Pauline Ferrand-Prevot of Ineos Grenadiers, one of the most successful multi-discipline athletes, has hinted that this will be her last season in mountain biking. This announcement opens the door for a possible return to road racing after she competes in the MTB event at the upcoming 2024 Paris Olympics. Despite being a five-time Cross-Country World Champion, an Olympic medal has eluded her so far, and she is keen to add to her medal tally at her home games in Paris.

As the Olympics draw nearer, national teams are starting to be announced. Last week the Fédération Française de Cyclisme revealed the selection of Audrey Cordon-Ragot (ITT and RR), Juliette Labous (ITT and RR) and Victoire Berteau (RR). Meanwhile, Taylor Knibb (ITT) and Chloe Dygert (ITT) have been nominated for the U.S. time trial team so far.
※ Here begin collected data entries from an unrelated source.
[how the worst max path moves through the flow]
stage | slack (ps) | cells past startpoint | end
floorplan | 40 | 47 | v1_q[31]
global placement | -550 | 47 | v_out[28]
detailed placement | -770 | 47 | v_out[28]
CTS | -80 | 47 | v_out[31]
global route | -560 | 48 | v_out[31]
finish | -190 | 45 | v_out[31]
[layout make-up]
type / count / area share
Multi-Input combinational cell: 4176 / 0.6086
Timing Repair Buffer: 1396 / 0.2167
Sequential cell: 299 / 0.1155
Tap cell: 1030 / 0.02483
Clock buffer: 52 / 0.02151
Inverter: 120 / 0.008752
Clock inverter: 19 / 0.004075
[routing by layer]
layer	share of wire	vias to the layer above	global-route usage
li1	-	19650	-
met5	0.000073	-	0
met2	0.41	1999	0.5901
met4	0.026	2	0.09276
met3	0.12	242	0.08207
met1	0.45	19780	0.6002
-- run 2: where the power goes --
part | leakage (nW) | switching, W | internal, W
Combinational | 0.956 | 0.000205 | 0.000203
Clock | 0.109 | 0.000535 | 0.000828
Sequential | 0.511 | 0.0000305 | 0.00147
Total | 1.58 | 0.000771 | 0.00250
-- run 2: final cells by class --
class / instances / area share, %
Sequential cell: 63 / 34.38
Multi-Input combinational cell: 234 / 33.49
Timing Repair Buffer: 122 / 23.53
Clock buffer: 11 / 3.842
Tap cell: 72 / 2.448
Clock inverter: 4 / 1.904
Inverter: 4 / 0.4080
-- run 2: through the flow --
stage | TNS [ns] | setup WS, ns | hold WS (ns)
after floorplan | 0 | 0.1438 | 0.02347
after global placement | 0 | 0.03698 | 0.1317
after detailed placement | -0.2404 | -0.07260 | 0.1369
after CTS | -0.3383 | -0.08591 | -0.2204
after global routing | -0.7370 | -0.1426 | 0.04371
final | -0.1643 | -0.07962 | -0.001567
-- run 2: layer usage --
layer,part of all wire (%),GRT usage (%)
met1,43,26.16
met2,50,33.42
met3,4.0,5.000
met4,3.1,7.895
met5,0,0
British Anna Shackley, who formerly rode with SD Worx-Protime and was forced to retire at the young age of 22 due to a diagnosis of cardiac arrhythmia, had some good news. Despite the setback, she has found a new role in the cycling world, taking on the position of Sports Director for the Scotland-based continental team, Alba Development Road Team. This new chapter will allow her to continue contributing to the sport, now bringing her experience and passion to a leadership role.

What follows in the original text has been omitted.